━━ Data shown ━━

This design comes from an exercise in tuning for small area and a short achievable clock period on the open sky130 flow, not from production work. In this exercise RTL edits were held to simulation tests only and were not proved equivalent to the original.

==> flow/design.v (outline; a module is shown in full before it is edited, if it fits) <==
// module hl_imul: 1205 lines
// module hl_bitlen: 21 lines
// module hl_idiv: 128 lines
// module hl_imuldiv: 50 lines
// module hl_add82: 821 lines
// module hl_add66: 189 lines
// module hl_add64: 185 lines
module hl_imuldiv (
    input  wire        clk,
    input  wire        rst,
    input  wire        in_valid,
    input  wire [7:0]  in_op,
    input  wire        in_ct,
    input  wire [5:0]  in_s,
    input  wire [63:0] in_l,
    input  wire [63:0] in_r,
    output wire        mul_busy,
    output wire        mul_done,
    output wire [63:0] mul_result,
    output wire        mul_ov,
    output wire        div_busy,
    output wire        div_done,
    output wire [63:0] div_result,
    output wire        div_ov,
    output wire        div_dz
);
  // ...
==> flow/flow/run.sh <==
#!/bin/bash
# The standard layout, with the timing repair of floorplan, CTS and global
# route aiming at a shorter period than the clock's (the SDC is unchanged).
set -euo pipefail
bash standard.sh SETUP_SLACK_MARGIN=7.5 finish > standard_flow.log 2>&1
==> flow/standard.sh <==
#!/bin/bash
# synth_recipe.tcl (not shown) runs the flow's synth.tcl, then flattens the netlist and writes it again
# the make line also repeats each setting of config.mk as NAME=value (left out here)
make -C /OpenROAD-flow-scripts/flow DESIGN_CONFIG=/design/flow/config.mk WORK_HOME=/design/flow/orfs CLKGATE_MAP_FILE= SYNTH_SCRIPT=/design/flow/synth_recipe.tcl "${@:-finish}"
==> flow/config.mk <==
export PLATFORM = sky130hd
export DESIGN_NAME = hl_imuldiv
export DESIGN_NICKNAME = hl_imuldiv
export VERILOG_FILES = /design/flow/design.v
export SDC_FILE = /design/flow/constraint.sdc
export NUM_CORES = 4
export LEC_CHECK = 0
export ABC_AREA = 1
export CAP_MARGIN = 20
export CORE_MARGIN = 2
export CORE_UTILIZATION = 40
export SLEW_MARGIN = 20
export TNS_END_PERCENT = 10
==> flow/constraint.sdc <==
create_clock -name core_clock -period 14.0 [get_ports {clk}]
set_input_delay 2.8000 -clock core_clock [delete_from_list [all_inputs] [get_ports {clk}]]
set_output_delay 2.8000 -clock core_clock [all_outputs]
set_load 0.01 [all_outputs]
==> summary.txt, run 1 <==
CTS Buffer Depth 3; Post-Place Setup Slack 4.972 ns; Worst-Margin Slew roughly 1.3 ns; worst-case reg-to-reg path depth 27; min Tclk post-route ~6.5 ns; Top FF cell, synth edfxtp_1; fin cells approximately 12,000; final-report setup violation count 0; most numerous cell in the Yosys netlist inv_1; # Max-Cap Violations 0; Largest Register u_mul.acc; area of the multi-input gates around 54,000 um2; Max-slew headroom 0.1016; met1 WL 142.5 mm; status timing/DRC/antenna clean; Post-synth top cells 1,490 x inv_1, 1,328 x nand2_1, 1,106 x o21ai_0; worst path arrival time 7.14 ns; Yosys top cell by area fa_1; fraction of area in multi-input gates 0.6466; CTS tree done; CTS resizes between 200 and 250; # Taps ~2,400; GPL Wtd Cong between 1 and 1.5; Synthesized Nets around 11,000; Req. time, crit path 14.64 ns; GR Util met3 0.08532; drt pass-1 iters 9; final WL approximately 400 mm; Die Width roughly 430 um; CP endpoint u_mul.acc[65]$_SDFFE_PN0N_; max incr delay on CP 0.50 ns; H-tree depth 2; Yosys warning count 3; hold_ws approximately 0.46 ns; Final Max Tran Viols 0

━━━
━━ Data shown ━━

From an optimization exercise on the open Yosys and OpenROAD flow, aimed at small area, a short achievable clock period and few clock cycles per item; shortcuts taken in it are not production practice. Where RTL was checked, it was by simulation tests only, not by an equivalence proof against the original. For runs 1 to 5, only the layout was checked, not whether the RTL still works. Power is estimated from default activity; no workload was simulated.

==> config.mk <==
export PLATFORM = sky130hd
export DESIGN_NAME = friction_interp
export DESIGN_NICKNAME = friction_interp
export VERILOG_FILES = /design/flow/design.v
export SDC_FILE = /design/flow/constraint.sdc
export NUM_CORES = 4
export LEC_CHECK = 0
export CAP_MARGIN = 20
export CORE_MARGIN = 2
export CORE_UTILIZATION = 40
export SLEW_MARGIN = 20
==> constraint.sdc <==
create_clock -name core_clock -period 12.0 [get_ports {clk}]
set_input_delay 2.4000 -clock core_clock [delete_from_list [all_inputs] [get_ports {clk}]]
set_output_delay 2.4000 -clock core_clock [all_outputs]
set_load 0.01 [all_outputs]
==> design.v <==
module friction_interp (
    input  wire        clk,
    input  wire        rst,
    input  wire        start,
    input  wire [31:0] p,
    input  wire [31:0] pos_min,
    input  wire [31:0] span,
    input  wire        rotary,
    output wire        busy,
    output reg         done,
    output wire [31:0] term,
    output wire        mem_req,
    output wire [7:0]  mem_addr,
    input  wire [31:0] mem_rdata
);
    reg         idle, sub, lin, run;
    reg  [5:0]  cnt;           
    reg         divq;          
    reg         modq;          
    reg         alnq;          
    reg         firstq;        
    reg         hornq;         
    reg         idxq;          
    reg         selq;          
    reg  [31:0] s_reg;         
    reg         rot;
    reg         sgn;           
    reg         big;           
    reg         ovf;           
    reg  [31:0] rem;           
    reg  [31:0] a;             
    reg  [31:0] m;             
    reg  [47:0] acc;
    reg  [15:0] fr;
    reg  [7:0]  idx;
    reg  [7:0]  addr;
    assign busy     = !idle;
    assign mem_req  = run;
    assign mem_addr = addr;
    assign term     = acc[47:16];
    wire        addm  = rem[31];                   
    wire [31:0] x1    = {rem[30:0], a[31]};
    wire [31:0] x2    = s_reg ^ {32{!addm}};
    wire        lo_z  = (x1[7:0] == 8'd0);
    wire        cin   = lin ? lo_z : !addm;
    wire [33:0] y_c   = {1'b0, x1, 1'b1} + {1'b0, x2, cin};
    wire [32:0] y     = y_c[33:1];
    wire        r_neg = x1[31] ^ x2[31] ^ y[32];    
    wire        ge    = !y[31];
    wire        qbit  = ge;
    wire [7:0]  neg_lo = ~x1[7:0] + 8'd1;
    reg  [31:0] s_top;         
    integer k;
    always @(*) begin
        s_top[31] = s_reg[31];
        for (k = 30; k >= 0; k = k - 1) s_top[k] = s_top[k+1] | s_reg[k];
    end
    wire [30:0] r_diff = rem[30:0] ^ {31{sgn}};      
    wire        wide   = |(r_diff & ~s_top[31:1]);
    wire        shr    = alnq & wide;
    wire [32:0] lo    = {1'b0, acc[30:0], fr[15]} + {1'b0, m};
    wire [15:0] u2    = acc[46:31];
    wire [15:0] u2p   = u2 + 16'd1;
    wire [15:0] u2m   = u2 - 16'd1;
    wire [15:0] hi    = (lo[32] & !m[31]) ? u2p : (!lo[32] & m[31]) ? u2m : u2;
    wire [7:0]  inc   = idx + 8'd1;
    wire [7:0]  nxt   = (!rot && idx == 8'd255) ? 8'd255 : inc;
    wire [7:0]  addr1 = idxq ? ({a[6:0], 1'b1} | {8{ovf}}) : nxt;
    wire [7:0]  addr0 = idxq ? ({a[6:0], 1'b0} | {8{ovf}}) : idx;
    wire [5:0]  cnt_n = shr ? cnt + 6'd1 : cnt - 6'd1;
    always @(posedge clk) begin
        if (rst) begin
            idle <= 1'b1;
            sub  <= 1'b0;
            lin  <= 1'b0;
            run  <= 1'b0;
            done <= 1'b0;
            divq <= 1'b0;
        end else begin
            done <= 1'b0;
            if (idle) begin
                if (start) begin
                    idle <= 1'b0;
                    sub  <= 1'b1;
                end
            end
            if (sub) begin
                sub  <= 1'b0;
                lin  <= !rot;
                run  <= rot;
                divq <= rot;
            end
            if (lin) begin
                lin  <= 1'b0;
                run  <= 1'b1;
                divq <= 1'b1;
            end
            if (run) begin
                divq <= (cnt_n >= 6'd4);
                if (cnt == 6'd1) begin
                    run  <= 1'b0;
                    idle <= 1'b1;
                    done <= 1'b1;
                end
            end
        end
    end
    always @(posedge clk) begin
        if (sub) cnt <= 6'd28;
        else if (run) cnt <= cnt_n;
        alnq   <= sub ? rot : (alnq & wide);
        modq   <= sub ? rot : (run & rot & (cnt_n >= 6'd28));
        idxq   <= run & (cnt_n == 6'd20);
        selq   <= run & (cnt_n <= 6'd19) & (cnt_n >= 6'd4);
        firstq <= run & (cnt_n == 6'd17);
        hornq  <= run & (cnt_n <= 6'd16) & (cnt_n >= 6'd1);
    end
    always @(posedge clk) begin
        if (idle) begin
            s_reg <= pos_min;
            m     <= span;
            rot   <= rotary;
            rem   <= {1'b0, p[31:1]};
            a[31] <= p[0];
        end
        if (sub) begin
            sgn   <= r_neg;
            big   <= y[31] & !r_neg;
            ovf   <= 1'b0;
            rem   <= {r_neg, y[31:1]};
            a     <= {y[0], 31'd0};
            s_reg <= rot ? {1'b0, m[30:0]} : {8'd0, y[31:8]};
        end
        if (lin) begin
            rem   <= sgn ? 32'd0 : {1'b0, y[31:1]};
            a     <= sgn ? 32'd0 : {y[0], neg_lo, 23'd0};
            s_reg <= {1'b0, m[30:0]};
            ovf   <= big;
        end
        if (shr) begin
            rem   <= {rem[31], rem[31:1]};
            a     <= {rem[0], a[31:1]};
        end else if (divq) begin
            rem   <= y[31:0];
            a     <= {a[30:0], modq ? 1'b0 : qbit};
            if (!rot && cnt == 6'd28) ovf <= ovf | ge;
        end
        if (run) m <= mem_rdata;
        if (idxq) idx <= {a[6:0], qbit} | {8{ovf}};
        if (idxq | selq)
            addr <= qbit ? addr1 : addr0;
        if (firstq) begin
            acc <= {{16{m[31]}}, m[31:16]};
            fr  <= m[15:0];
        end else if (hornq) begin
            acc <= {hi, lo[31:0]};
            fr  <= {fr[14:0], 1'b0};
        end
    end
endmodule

━━━

#### [Aim of the exercise]
For each line of the data that has the word "selq", report that line.

#### [Solution to the exercise]
    reg         selq;          
        selq   <= run & (cnt_n <= 6'd19) & (cnt_n >= 6'd4);
        if (idxq | selq)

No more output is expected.